Un morceau qui vous prend par la main et vous entraîne hors des sentiers battus, sur des chemins inconnus qui vous inondent de couleurs, de sensations, de bien être. Le Paradis peut être. Qui sait.  Dernier morceau de l’album, « Voodoo Child » referme la porte que l’on avait ouverte avec « Pass It On ». Le bonheur c’est de pouvoir réécouter cet album quand on le désire, plonger de nouveau dans ce passé déjà lointain et pourtant si près de nous. Pour financer le studio d’enregistrement qu’il vient d’ouvrir, Hendrix accepte une nouvelle tournée. Le groupe passe par le Festival de Wight le 30 août et y donne un concert « apocalyptique », bizarre, vibrant, à l’orée des ténèbres, un concert aux accents de tragédie, Hendrix est excessivement fatigué, ça se sent durant le show. Plus tard, Mitch Mitchell avouera, « …Le feeling n’était pas au rendez-vous… »

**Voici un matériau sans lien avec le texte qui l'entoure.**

This is an optimization exercise on Yosys and OpenROAD, whose aim is small area and a short achievable clock period, not a production implementation.
No functional check of the RTL was part of this run.
Power is estimated from default activity; no workload was simulated.

===== flow/config.mk =====
export PLATFORM = sky130hd
export DESIGN_NAME = bsm_burst_check
export DESIGN_NICKNAME = bsm_burst_check
export VERILOG_FILES = /design/flow/design.v
export SDC_FILE = /design/flow/constraint.sdc
export NUM_CORES = 4
export LEC_CHECK = 0
export CAP_MARGIN = 20
export CORE_AREA = 60 60 320 320
export CTS_BUF_LIST = sky130_fd_sc_hd__clkbuf_16
export CTS_CLUSTER_DIAMETER = 80
export CTS_CLUSTER_SIZE = 20
export DIE_AREA = 0 0 380 380
export SLEW_MARGIN = 20

===== flow/constraint.sdc =====
create_clock -name core_clock -period 10.0 [get_ports {clk}]
set_input_delay 2.0000 -clock core_clock [delete_from_list [all_inputs] [get_ports {clk}]]
set_output_delay 2.0000 -clock core_clock [all_outputs]
set_load 0.01 [all_outputs]

===== flow/design.v =====
module bsm_casement_syn (
    input  wire [288:0] word,
    output wire [15:0]  st,      
    output wire [15:0]  sm,      
    output wire         ss,      
    output wire [2:0]   cls,     
    output wire [15:0]  er,      
    output wire         ce,      
    output wire         ue,      
    output wire         poison   
);
    wire [255:0] d = word[255:0];
    wire [15:0]  tb = word[271:256];
    wire [15:0]  mb = word[287:272];
    wire         sb = word[288];
    reg [15:0] t;
    reg [15:0] m;
    integer    r, c;
    always @* begin
        for (r = 0; r < 16; r = r + 1)
            t[r] = ^d[16*r +: 16];
        for (c = 0; c < 16; c = c + 1) begin
            m[c] = 1'b0;
            for (r = 0; r < 16; r = r + 1)
                m[c] = m[c] ^ d[16*r + c];
        end
    end
    assign st = t ^ tb;
    assign sm = m ^ mb;
    assign ss = (^t) ^ sb;
    wire q = (^tb) ^ sb;
    wire zt, ot, zm, om;
    bsm_onehot16 u_t (.x(st), .z(zt), .o(ot));
    bsm_onehot16 u_m (.x(sm), .z(zm), .o(om));
    wire dz        = ~|(d[255:128] | d[127:0]);
    wire psn       = dz & (&tb) & (&mb) & sb;
    wire no_error  = zt & zm & ~q;
    wire data_err  = ot & om & ~q;
    wire corr      = (zt | ot) & (q ? zm : om);      
    wire unc       = ~(psn | no_error | corr);
    assign cls    = {psn, psn | unc | (corr & ~data_err), data_err | unc};
    assign er     = st & {16{data_err}};
    assign ce     = corr;
    assign ue     = unc;
    assign poison = psn | unc;
endmodule
module bsm_onehot16 (
    input  wire [15:0] x,
    output wire        z,
    output wire        o
);
    wire [3:0] z4, o4;
    genvar g;
    generate
        for (g = 0; g < 4; g = g + 1) begin : grp
            wire a = x[4*g], b = x[4*g+1], c = x[4*g+2], e = x[4*g+3];
            assign z4[g] = ~(a | b | c | e);
            assign o4[g] = ((a ^ b) & ~(c | e)) | ((c ^ e) & ~(a | b));
        end
    endgenerate
    assign z = &z4;
    assign o = (o4[0] & z4[1] & z4[2] & z4[3]) |
               (z4[0] & o4[1] & z4[2] & z4[3]) |
               (z4[0] & z4[1] & o4[2] & z4[3]) |
               (z4[0] & z4[1] & z4[2] & o4[3]);
endmodule
From an optimization exercise on the open Yosys and OpenROAD flow, aimed at small area, a short achievable clock period and few clock cycles per item; shortcuts taken in it are not production practice. Where RTL was checked, it was by simulation tests only, not by an equivalence proof against the original. For run 2, only the layout was checked, not whether the RTL still works. No activity file was given, so power comes from the tool's default toggle rates.

`config.mk`:
```
export PLATFORM = sky130hd
export DESIGN_NAME = steer_hash
export DESIGN_NICKNAME = steer_hash
export VERILOG_FILES = /design/flow/design.v
export SDC_FILE = /design/flow/constraint.sdc
export NUM_CORES = 4
export LEC_CHECK = 0
export CAP_MARGIN = 20
export CORE_AREA = 5 5 375 375
export DIE_AREA = 0 0 380 380
export SLEW_MARGIN = 20
```
`constraint.sdc`:
```
create_clock -name core_clock -period 9.0 [get_ports {clk}]
set_input_delay 1.8000 -clock core_clock [delete_from_list [all_inputs] [get_ports {clk}]]
set_output_delay 1.8000 -clock core_clock [all_outputs]
set_load 0.01 [all_outputs]
```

Deux concerts de cette courte tournée sont excellents. Celui de Gothenburg du 1er septembre et de Copenhage le 3. Le 2 septembre durant un concert à Arhus au Danemark,  Hendrix sort de scène après quelques morceaux, déprimé, épuisé, pour tenir, il consomme beaucoup de drogues. Il déclare dans une interview « … Je ne sais pas si j’atteindrais 28 ans… » Le 6 septembre 1970, l’Experience donne un concert à Fehmarm, en Allemagne, dans le cadre du « Love and Peace Festival », ce sera le tout dernier concert de l’Experience et de Jimi Hendrix.  De retour à Londres, le 16 septembre, Hendrix rejoint le groupe d’Eric Burdon, « War », sur la scène du Ronnie Scott’s et y joue deux morceaux.

Il est retrouvé mort au Samarkand Hôtel le 18 septembre 1970, étouffé par son propre vomi, suite à une prise trop importante de barbituriques, mélangé à de l’alcool. Cette thèse est encore aujourd’hui très controversée.

Il est enterré à Seattle, sa ville natale, le 1er octobre 1970. Il avait 27 ans. En quatre ans, Jimi Hendrix a donné 527 concerts et réalisé quatre albums.